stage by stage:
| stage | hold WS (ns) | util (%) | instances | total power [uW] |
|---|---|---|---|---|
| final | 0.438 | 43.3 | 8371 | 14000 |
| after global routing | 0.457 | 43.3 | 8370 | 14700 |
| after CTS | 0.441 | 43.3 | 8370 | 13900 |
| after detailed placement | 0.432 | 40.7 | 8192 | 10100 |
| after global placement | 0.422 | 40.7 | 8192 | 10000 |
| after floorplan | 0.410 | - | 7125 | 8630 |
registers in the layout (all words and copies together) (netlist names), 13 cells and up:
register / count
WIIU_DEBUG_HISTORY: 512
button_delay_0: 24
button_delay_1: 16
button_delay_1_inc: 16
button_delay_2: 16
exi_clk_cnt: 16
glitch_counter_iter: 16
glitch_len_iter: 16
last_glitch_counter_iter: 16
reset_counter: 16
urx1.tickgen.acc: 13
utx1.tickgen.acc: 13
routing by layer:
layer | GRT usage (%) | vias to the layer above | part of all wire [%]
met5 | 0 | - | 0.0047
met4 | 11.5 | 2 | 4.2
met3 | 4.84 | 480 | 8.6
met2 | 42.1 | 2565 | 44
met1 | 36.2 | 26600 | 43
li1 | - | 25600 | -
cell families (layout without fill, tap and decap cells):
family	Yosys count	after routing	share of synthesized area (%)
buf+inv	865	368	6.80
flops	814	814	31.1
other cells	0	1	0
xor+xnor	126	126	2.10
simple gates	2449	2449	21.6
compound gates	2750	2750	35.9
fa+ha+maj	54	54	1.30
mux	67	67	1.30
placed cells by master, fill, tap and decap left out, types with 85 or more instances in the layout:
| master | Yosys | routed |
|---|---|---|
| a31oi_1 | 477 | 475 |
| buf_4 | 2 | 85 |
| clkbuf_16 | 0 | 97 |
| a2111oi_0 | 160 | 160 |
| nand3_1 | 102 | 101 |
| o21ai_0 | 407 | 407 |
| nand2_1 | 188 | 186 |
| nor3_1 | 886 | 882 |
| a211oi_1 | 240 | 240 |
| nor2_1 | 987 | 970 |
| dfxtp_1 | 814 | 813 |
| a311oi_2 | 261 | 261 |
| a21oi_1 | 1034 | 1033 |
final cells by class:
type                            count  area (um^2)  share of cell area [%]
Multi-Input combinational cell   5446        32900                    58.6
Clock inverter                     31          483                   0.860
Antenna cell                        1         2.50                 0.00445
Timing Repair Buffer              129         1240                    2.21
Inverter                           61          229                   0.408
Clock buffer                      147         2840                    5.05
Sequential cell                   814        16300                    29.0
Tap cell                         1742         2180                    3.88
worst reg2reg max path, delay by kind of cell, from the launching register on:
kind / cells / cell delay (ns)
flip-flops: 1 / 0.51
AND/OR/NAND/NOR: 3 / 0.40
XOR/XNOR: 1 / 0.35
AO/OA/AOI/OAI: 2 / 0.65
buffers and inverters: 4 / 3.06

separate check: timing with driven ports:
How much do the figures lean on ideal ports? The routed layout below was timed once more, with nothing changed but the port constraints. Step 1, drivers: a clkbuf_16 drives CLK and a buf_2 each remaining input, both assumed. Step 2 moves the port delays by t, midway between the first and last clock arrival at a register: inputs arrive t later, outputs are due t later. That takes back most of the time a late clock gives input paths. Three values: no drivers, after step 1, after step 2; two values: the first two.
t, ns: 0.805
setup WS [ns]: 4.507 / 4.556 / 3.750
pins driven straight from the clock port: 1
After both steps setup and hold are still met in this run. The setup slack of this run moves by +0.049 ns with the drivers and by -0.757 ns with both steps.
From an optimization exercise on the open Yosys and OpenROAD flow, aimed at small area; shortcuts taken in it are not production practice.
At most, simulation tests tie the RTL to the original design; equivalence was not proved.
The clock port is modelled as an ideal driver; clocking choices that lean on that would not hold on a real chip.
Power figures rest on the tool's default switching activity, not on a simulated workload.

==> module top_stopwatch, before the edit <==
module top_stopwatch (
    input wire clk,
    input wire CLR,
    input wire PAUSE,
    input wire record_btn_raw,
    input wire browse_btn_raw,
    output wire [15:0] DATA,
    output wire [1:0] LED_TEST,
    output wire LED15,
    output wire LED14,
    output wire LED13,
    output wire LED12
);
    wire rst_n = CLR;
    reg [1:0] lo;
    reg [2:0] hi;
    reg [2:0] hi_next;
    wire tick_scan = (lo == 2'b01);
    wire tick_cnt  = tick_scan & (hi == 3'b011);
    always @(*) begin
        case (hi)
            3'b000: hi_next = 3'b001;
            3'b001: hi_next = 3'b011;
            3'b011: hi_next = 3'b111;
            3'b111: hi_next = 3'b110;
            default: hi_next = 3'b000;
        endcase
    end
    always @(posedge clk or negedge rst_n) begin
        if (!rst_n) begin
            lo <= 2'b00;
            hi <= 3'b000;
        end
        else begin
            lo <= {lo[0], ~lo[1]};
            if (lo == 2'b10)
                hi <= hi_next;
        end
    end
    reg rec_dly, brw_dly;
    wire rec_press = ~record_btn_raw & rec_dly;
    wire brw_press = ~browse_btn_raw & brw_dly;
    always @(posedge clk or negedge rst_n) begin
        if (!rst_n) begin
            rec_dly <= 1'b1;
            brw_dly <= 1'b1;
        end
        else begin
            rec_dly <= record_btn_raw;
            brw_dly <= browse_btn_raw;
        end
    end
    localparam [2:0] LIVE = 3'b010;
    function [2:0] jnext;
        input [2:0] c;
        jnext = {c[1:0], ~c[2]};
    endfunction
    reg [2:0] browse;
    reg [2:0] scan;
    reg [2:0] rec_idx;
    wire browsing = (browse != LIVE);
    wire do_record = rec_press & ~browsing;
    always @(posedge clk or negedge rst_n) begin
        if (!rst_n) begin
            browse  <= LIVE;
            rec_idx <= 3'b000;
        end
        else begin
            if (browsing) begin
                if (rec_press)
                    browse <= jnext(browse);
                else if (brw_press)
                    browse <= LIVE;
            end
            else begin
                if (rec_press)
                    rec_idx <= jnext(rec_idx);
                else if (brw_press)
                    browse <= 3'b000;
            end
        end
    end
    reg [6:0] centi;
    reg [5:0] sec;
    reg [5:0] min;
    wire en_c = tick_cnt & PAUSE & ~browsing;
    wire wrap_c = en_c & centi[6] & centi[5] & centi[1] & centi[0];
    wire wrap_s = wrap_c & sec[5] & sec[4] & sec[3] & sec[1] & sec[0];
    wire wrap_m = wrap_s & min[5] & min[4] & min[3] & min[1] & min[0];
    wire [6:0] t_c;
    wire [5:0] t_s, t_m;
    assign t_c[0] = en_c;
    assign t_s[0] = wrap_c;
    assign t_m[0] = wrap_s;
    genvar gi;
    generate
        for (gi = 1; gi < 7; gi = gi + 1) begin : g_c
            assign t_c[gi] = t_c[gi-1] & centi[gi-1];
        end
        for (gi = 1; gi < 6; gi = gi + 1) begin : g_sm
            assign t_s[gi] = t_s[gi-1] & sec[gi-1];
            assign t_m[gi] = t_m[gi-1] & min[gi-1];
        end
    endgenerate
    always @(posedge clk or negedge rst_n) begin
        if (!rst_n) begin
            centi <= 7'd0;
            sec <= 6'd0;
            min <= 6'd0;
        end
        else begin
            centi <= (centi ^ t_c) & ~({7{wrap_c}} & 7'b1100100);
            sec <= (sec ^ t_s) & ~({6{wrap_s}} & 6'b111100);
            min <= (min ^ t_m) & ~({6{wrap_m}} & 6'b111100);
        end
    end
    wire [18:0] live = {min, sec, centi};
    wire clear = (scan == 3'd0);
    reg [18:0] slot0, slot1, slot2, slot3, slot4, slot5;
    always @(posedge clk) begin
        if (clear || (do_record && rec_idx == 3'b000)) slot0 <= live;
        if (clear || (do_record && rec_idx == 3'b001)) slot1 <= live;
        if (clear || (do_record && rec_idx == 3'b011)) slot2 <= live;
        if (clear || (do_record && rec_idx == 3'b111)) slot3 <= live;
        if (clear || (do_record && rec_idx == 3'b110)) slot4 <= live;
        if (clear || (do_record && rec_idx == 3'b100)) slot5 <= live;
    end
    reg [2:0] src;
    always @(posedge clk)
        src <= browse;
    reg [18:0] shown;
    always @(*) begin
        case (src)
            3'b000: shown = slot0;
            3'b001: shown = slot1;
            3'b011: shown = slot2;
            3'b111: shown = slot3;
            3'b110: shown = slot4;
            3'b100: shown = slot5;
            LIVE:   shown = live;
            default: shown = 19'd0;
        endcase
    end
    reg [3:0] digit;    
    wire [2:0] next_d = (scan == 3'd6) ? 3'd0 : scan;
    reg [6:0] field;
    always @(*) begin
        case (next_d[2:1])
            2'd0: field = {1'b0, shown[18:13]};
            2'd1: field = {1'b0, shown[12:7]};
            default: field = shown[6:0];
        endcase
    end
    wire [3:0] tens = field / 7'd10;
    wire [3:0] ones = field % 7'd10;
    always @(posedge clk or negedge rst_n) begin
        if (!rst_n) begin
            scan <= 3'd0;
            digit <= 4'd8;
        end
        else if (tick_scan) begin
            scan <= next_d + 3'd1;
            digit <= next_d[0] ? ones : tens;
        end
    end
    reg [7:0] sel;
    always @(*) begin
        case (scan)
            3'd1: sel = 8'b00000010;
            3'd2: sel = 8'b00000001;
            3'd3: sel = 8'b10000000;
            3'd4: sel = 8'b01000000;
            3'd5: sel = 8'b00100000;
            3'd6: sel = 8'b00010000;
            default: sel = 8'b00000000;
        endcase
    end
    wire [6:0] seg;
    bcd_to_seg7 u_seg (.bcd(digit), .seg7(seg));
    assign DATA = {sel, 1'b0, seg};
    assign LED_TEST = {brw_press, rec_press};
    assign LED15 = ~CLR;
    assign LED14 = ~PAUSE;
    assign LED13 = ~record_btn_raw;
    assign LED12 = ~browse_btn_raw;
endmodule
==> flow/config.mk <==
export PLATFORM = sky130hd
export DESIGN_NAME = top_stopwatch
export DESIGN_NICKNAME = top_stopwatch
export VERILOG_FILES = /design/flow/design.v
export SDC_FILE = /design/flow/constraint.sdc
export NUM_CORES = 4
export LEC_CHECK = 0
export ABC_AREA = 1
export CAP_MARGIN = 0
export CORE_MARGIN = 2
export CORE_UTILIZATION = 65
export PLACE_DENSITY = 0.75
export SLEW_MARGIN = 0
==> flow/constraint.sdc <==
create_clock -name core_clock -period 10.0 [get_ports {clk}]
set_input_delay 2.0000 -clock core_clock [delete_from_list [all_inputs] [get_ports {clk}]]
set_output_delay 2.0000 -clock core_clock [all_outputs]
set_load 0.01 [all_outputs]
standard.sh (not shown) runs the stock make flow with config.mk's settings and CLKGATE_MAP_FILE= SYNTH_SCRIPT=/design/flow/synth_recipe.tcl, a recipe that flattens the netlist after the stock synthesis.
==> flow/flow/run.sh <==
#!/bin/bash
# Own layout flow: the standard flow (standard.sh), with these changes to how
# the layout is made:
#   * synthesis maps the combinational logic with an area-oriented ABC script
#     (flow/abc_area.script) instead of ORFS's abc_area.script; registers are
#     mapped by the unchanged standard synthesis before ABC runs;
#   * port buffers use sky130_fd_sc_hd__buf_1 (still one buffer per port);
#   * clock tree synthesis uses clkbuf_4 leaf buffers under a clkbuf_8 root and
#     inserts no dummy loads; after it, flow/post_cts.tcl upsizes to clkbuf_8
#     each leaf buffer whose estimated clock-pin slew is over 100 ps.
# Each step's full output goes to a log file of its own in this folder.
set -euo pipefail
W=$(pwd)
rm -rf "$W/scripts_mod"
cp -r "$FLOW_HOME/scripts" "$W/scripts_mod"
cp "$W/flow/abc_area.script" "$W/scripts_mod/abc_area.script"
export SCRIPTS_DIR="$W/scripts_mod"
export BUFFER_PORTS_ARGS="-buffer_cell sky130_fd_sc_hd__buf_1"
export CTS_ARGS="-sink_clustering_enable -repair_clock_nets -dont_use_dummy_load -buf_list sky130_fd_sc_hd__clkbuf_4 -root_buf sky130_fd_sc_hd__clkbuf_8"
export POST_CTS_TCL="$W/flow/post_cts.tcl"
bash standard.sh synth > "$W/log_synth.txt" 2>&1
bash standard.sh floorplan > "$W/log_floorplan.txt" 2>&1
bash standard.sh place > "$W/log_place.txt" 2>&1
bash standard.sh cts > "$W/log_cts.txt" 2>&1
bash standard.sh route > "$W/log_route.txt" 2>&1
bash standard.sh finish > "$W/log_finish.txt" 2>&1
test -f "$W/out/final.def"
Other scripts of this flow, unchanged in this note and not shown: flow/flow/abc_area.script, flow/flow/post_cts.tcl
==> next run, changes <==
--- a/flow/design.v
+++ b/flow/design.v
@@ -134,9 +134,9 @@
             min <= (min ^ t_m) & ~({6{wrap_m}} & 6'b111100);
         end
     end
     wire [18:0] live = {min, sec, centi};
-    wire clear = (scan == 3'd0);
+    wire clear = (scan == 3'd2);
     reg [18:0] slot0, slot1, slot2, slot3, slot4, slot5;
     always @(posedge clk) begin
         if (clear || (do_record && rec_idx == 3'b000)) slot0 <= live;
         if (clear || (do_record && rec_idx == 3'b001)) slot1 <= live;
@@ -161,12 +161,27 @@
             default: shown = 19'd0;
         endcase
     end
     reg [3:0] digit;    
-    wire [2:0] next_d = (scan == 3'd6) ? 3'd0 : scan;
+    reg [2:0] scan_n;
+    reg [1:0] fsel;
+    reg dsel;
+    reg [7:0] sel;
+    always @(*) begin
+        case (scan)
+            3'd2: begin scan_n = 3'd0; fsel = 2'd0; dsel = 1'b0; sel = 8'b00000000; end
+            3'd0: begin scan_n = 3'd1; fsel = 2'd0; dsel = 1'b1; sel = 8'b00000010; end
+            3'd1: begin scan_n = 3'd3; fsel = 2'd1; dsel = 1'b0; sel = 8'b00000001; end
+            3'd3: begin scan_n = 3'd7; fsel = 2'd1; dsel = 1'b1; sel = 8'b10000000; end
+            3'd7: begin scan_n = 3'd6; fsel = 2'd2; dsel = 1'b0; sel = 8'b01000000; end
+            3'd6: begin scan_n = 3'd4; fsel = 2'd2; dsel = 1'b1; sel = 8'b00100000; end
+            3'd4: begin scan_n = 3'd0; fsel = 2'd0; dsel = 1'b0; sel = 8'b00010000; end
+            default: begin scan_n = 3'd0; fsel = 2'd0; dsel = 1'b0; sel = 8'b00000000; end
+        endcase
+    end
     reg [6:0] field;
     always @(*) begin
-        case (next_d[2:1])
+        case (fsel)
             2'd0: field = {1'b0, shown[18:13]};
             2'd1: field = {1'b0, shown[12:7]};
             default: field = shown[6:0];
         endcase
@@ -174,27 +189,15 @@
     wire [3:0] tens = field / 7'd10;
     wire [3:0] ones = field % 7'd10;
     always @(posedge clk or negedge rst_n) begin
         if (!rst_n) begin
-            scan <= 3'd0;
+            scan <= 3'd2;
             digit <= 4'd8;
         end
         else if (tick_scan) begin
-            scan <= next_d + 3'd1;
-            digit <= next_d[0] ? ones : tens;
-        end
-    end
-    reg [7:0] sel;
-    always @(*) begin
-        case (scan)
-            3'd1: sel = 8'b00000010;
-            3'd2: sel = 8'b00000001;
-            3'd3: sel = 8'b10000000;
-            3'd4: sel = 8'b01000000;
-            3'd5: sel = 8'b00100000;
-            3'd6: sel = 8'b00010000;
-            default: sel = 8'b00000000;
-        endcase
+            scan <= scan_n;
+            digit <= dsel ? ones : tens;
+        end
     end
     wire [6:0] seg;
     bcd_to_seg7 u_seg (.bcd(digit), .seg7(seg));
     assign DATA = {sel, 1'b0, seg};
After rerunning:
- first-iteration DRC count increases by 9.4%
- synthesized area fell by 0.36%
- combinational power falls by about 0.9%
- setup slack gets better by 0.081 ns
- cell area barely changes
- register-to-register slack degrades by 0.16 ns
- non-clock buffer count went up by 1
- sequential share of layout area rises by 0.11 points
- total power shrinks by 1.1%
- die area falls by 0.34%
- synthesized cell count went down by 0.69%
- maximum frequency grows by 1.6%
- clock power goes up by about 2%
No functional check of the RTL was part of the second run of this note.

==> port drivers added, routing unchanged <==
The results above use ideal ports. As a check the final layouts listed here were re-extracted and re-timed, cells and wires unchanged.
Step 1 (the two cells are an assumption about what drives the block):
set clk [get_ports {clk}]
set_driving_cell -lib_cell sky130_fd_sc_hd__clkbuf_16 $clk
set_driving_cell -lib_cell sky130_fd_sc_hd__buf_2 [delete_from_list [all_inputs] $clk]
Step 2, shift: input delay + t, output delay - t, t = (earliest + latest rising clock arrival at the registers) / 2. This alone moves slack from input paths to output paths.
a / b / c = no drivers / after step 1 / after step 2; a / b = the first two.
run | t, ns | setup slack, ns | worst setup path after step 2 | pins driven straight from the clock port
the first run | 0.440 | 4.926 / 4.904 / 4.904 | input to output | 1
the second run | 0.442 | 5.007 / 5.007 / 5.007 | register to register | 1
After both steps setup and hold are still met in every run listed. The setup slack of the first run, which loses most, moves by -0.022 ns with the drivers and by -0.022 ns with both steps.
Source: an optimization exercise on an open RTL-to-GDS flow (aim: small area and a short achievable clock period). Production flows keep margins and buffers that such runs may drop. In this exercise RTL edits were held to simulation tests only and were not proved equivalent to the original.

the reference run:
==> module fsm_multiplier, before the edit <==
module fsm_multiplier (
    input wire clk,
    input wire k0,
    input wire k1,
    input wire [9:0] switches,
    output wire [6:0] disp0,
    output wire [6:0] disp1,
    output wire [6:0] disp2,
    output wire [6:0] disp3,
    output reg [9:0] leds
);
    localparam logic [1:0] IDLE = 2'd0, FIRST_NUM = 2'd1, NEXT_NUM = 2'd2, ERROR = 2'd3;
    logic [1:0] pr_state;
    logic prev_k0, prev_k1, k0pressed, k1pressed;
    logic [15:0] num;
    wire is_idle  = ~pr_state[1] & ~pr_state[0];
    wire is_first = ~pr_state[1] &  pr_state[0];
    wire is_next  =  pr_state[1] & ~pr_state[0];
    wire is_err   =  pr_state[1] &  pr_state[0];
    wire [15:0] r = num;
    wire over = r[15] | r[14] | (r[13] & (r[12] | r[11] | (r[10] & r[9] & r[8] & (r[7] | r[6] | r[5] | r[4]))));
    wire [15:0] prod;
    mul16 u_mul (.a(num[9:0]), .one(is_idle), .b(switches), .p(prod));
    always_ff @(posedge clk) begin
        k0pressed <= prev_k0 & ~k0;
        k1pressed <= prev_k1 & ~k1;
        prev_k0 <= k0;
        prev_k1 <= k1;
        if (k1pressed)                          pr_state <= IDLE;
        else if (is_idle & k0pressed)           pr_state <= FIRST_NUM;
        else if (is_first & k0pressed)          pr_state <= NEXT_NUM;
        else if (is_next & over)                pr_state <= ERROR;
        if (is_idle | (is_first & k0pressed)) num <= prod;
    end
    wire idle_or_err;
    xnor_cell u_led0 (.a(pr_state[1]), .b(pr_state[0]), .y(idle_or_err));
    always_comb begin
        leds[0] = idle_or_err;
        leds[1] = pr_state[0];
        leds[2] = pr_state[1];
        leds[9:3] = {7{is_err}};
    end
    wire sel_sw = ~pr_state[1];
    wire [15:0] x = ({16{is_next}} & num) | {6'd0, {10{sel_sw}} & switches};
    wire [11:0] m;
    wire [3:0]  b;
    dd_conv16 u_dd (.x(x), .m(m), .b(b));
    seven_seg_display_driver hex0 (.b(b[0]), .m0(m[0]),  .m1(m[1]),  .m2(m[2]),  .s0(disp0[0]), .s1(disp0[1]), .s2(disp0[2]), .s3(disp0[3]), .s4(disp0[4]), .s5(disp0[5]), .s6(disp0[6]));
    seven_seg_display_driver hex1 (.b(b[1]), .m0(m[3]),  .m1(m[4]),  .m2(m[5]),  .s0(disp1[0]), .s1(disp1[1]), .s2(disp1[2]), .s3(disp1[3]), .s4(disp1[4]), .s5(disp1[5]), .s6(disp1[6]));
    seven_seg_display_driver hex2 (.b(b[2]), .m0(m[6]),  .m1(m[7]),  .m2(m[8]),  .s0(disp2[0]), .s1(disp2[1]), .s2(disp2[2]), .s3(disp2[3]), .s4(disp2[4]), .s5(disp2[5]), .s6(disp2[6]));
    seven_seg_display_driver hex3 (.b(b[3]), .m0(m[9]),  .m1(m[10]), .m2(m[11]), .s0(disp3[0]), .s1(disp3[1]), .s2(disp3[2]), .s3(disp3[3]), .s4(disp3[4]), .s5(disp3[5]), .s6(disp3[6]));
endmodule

◆ Your objective ◆
The lines above starting at the one that contains "AND/OR/NAND/NOR: 3 / 0.40" and ending at the one that contains "separate check: timing" must be transcribed exactly, and no other lines may appear.

◆ Answer section ◆
AND/OR/NAND/NOR: 3 / 0.40
XOR/XNOR: 1 / 0.35
AO/OA/AOI/OAI: 2 / 0.65
buffers and inverters: 4 / 3.06

separate check: timing with driven ports:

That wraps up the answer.